While the long-term goal would be to find a cure for the disease, in the meantime it is looking at what it can be doing to mitigate the impact on the people who have to manage the disease. Diabetes Canada continues to fund research, improve access to supplies, run educational health programs to prevent new cases and lobby the government for workplace protections and disability tax credits.
But from a communications perspective, “ending diabetes” starts with ending the stigma around diabetes by showing the rest of the population what living with the disease feels like.

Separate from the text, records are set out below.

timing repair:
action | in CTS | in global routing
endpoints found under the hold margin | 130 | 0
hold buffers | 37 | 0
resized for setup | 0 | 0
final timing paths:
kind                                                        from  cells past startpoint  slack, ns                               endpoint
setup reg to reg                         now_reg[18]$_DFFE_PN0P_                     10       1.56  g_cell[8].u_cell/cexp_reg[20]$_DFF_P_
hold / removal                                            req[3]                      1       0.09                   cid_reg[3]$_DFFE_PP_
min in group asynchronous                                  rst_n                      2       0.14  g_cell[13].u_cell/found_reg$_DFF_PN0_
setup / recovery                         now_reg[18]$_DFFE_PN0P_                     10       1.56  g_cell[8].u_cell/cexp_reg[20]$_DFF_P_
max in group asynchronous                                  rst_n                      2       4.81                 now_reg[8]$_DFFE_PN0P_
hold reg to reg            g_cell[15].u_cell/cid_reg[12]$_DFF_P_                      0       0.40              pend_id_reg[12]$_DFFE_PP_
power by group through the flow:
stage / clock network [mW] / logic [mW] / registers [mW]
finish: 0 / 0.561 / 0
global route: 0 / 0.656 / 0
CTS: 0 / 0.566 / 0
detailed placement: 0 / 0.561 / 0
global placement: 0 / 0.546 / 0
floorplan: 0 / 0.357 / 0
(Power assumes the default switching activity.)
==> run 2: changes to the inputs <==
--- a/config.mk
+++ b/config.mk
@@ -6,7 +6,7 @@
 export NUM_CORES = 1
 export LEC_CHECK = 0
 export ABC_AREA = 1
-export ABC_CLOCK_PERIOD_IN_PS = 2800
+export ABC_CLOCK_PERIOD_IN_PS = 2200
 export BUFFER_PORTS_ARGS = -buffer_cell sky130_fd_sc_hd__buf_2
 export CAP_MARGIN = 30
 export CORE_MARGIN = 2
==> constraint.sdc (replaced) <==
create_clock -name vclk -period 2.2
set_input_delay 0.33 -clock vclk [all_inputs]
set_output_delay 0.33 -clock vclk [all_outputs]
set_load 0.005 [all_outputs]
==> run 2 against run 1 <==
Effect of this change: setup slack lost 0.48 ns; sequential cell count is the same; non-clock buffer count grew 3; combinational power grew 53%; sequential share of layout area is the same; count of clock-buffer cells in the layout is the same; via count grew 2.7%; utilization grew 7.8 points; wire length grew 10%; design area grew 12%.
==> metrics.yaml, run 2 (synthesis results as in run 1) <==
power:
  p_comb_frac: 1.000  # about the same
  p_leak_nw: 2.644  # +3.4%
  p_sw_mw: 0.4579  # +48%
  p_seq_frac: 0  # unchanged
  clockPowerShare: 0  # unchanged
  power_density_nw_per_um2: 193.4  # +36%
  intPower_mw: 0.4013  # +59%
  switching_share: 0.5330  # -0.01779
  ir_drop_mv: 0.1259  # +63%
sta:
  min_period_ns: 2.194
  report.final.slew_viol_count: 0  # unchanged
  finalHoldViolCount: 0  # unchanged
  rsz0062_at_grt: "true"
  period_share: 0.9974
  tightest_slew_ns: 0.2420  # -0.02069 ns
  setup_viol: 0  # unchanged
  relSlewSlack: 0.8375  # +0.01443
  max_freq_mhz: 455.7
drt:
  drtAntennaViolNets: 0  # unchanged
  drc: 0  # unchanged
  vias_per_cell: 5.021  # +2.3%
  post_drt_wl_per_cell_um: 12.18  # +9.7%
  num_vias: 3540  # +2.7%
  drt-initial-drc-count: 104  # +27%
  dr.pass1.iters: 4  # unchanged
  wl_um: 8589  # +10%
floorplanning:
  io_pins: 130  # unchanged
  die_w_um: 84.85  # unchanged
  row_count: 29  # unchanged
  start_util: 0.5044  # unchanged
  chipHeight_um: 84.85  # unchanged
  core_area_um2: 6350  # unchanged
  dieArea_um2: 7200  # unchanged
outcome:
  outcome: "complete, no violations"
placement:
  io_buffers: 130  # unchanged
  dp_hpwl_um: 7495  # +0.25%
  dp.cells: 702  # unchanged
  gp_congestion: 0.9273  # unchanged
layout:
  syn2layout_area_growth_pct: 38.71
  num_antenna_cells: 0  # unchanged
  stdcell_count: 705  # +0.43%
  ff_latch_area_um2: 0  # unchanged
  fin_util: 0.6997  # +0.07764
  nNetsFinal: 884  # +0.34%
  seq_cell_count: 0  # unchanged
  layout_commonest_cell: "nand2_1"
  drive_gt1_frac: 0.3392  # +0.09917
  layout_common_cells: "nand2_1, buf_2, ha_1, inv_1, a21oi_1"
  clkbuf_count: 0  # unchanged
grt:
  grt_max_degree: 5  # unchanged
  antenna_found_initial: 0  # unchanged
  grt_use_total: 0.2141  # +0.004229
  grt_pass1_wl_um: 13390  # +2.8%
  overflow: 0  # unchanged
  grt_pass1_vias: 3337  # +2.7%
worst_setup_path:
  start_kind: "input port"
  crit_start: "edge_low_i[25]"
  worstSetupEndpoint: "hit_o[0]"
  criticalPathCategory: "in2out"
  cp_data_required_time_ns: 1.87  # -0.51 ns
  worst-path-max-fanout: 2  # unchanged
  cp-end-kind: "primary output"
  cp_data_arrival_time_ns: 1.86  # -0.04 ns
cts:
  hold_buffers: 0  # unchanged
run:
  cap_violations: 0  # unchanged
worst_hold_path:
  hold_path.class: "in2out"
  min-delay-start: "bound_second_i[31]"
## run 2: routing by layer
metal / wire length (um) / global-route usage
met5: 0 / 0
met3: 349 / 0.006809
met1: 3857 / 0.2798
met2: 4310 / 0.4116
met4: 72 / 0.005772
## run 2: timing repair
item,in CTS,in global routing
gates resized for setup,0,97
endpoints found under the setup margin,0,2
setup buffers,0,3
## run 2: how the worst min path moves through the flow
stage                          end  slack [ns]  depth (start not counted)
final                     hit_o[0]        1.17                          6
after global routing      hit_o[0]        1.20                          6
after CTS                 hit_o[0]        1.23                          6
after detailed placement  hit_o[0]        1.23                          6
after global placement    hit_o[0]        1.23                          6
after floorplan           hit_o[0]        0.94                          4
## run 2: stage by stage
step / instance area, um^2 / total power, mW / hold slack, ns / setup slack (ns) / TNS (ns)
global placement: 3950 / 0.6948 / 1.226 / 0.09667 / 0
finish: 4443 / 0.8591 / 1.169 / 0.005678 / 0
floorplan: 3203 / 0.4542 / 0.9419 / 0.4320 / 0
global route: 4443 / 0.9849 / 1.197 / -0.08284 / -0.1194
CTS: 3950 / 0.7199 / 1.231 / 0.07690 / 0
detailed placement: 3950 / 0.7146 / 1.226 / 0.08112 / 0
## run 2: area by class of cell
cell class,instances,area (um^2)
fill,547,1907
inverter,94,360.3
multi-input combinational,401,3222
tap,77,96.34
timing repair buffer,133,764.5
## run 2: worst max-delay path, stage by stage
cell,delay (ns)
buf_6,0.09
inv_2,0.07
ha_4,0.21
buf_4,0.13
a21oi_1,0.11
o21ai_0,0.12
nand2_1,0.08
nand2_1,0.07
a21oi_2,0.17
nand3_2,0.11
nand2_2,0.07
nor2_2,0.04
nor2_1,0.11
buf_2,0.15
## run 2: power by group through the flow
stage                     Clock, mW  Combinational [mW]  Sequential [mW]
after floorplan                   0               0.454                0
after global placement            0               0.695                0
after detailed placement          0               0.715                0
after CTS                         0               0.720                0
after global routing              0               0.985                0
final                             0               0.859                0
`src/design/rwm_pkg.sv`:
```
// Shared types, constants and helpers of the RGB window median filter.
package rwm_pkg;

    // Defaults of the top-level size parameters
    localparam int MAX_KERNEL_DEF = 7;
    localparam int MAX_WIDTH_DEF  = 1024;
    localparam int MAX_HEIGHT_DEF = 1024;

    // Field widths
    localparam int PIX_W     = 8;
    localparam int CH_N      = 3;
    localparam int POS_W     = 10;
    localparam int KS_W      = 3;
    localparam int DIM_W     = 11;
    localparam int CFG_IDX_W = 2;

    // Stream beat widths, padded to whole bytes
    localparam int IN_DATA_W  = ((CH_N * PIX_W + 7) / 8) * 8;
    localparam int OUT_USED_W = CH_N * PIX_W + 2 * POS_W;
    localparam int OUT_DATA_W = ((OUT_USED_W + 7) / 8) * 8;
    localparam int OUT_PAD_W  = OUT_DATA_W - OUT_USED_W;

    // Register indexes
    localparam logic [CFG_IDX_W-1:0] CFG_KERNEL = 2'd0;
    localparam logic [CFG_IDX_W-1:0] CFG_WIDTH  = 2'd1;
    localparam logic [CFG_IDX_W-1:0] CFG_HEIGHT = 2'd2;

    // Register reset values
    localparam logic [KS_W-1:0]  KS_RST     = 3'd3;
    localparam logic [DIM_W-1:0] WIDTH_RST  = 11'd640;
    localparam logic [DIM_W-1:0] HEIGHT_RST = 11'd480;

    // Position and frame mark of one result
    typedef struct packed {
        logic [POS_W-1:0] row;
        logic [POS_W-1:0] col;
        logic             last;
    } t_tag;

    // One finished result
    typedef struct packed {
        t_tag                        tag;
        logic [CH_N-1:0][PIX_W-1:0]  med;
    } t_res;

    // Effective odd window side: zero acts as one, even rounds down, capped at top
    function automatic logic [3:0] odd_kernel(input logic [KS_W-1:0] ks,
                                              input logic [3:0] top);
        logic [3:0] k;
        k = {1'b0, ks};
        if (k == 4'd0) k = 4'd1;
        if (!k[0]) k = k - 4'd1;
        if (k > top) k = top;
        return k;
    endfunction

endpackage

```
`src/design/rwm_lane.sv`:
```
// One channel lane: radix selection of the ranked element, one bit per stage.
module rwm_lane import rwm_pkg::*; #(
    parameter int N     = 49,
    localparam int CNW  = $clog2(N + 1)
) (
    input  logic                      i_clk,
    input  logic                      i_en,
    input  logic [N-1:0][PIX_W-1:0]   i_vals,
    input  logic [N-1:0]              i_mask,
    input  logic [CNW-1:0]            i_rank,
    output logic [PIX_W-1:0]          o_med
);

    logic [N-1:0][PIX_W-1:0] r_vals [PIX_W-1];
    logic [N-1:0]            r_mask [PIX_W-1];
    logic [CNW-1:0]          r_rank [PIX_W-1];
    logic [PIX_W-1:0]        r_res  [PIX_W];

    function automatic logic [CNW-1:0] popc(input logic [N-1:0] v);
        logic [CNW-1:0] acc;
        acc = '0;
        for (int e = 0; e < N; e++) acc = acc + CNW'(v[e]);
        return acc;
    endfunction

    for (genvar s = 0; s < PIX_W; s++) begin : g_st
        localparam int BP = PIX_W - 1 - s;
        logic [N-1:0][PIX_W-1:0] w_vals;
        logic [N-1:0]            w_mask;
        logic [N-1:0]            w_col;
        logic [N-1:0]            w_zero;
        logic [CNW-1:0]          w_rank;
        logic [CNW-1:0]          w_cnt;
        logic [PIX_W-1:0]        w_res;
        logic                    w_bit;

        if (s == 0) begin : g_in
            assign w_vals = i_vals;
            assign w_mask = i_mask;
            assign w_rank = i_rank;
            assign w_res  = '0;
        end else begin : g_prev
            assign w_vals = r_vals[s-1];
            assign w_mask = r_mask[s-1];
            assign w_rank = r_rank[s-1];
            assign w_res  = r_res[s-1];
        end

        // current bit of every candidate
        always_comb begin
            for (int e = 0; e < N; e++) w_col[e] = w_vals[e][BP];
        end

        // candidates with a zero here: if the rank falls among them the bit is zero
        assign w_zero = w_mask & ~w_col;
        assign w_cnt  = popc(w_zero);
        assign w_bit  = (w_rank >= w_cnt);

        always_ff @(posedge i_clk) begin
            if (i_en) r_res[s] <= w_res | (PIX_W'(w_bit) << BP);
        end

        if (s < PIX_W - 1) begin : g_fwd
            always_ff @(posedge i_clk) begin
                if (i_en) begin
                    r_vals[s] <= w_vals;
                    r_mask[s] <= w_bit ? (w_mask & w_col) : w_zero;
                    r_rank[s] <= w_bit ? (w_rank - w_cnt) : w_rank;
                end
            end
        end
    end

    assign o_med = r_res[PIX_W-1];

endmodule

```
--- config.mk ---
export PLATFORM = sky130hd
export DESIGN_NAME = rwm_outq
export DESIGN_NICKNAME = d
export VERILOG_FILES = /design/src/design/rwm_pkg.sv /design/src/design/rwm_outq.sv
export SDC_FILE = /design/constraint.sdc
export NUM_CORES = 1
export LEC_CHECK = 0
export BUFFER_PORTS_ARGS = -buffer_cell sky130_fd_sc_hd__buf_2
export CAP_MARGIN = 20
export CORE_ASPECT_RATIO = 1.4
export CORE_UTILIZATION = 35
export CTS_BUF_LIST = sky130_fd_sc_hd__clkbuf_4 sky130_fd_sc_hd__clkbuf_8
export CTS_CLUSTER_DIAMETER = 200
export DETAILED_ROUTE_END_ITERATION = 10
export PLACE_DENSITY = 0.69
export SLEW_MARGIN = 20
export SYNTH_ARGS = -nofsm -noshare
export SYNTH_HDL_FRONTEND = slang
export SYNTH_SLANG_ARGS = --single-unit
--- constraint.sdc ---
create_clock -name i_clk -period 2.7 [get_ports i_clk]
set_clock_uncertainty 0.1 [all_clocks]
set_input_delay 0 -clock i_clk [delete_from_list [all_inputs] [get_ports i_clk]]
set_output_delay 0 -clock i_clk [all_outputs]
set_load 0.02 [all_outputs]
===== src/hdl/itpd_queue.sv =====
// Short command queue between the decoder front and back.
module itpd_queue #(
    parameter int DEPTH = 4
) (
    input  logic           i_clk,
    input  logic           i_rst_n,
    input  logic           i_push,
    input  itpd_pkg::t_cmd i_data,
    input  logic           i_pop,
    output itpd_pkg::t_cmd o_data,
    output logic           o_empty,
    output logic           o_full
);
    import itpd_pkg::*;

    localparam int PW = (DEPTH > 1) ? $clog2(DEPTH) : 1;
    localparam int CW = $clog2(DEPTH + 1);

    t_cmd          r_mem [DEPTH];
    logic [PW-1:0] r_wr;
    logic [PW-1:0] r_rd;
    logic [CW-1:0] r_cnt;
    logic          do_push;
    logic          do_pop;

    assign o_empty = (r_cnt == '0);
    assign o_full  = (r_cnt == CW'(DEPTH));
    assign o_data  = r_mem[r_rd];
    assign do_push = i_push && !o_full;
    assign do_pop  = i_pop && !o_empty;

    always_ff @(posedge i_clk) begin
        if (do_push) begin
            r_mem[r_wr] <= i_data;
        end
    end

    always_ff @(posedge i_clk) begin
        if (!i_rst_n) begin
            r_wr  <= '0;
            r_rd  <= '0;
            r_cnt <= '0;
        end else begin
            if (do_push) begin
                r_wr <= (r_wr == PW'(DEPTH - 1)) ? '0 : r_wr + 1'b1;
            end
            if (do_pop) begin
                r_rd <= (r_rd == PW'(DEPTH - 1)) ? '0 : r_rd + 1'b1;
            end
            if (do_push && !do_pop) begin
                r_cnt <= r_cnt + 1'b1;
            end else if (do_pop && !do_push) begin
                r_cnt <= r_cnt - 1'b1;
            end
        end
    end

endmodule


===== config.mk =====
export PLATFORM = sky130hd
export DESIGN_NAME = itpd_queue
export DESIGN_NICKNAME = d
export VERILOG_FILES = /design/src/hdl/imu_tracker_packet_decoder_top_defines.svh /design/src/hdl/itpd_pkg.sv /design/src/hdl/itpd_queue.sv
export SDC_FILE = /design/constraint.sdc
export NUM_CORES = 1
export LEC_CHECK = 0
export ABC_AREA = 1
export ABC_CLOCK_PERIOD_IN_PS = 10600
export BUFFER_PORTS_ARGS = -buffer_cell sky130_fd_sc_hd__buf_2
export CAP_MARGIN = 20
export CORE_MARGIN = 2
export CORE_UTILIZATION = 57
export CTS_BUF_LIST = sky130_fd_sc_hd__clkbuf_4 sky130_fd_sc_hd__clkbuf_8 sky130_fd_sc_hd__clkbuf_16
export CTS_CLUSTER_SIZE = 28
export DETAILED_ROUTE_END_ITERATION = 8
export HOLD_SLACK_MARGIN = 0.02
export PLACE_DENSITY_LB_ADDON = 0.12
export SKIP_LAST_GASP = 1
export SLEW_MARGIN = 20
export SYNTH_ARGS = -nofsm -noshare
export SYNTH_HDL_FRONTEND = slang
export SYNTH_SLANG_ARGS = --single-unit

===== constraint.sdc =====
create_clock -name i_clk -period 10.6 [get_ports i_clk]
set_input_delay 1.59 -clock i_clk [delete_from_list [all_inputs] [get_ports i_clk]]
set_output_delay 1.59 -clock i_clk [all_outputs]
set_load 0.02 [all_outputs]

“We launched ‘End Diabetes’ for people to really connect and see how people in their everyday lives are challenged with it,” Villaudy says. “We call it an invisible epidemic because 11 million Canadians have diabetes or pre-diabetes but no one really talks about it. When they don’t talk about it, they feel stigmatized and isolated, and that contributes to them not seeking help and support.”
The combination of the new platform, new branding and new name is not only meant to add energy to Diabetes Canada’s work, but send a clearer message the Canadians about the work it is doing and why it is deserving of their ongoing support.
“We’ve been doing great work over the last 60 years, but we haven’t changed much and we’ve been seen as the same organization over that whole time,” Villaudy says. “Back in the day, words like ‘foundation’ and ‘association’ meant something. Institutions are perhaps less trusted today, or seen as large and archaic and complex, the kind of place where a donation could get lost. We’re trying to demonstrate we are an agile, focused and purposeful organization that is really focused on one thing, which is to end diabetes.”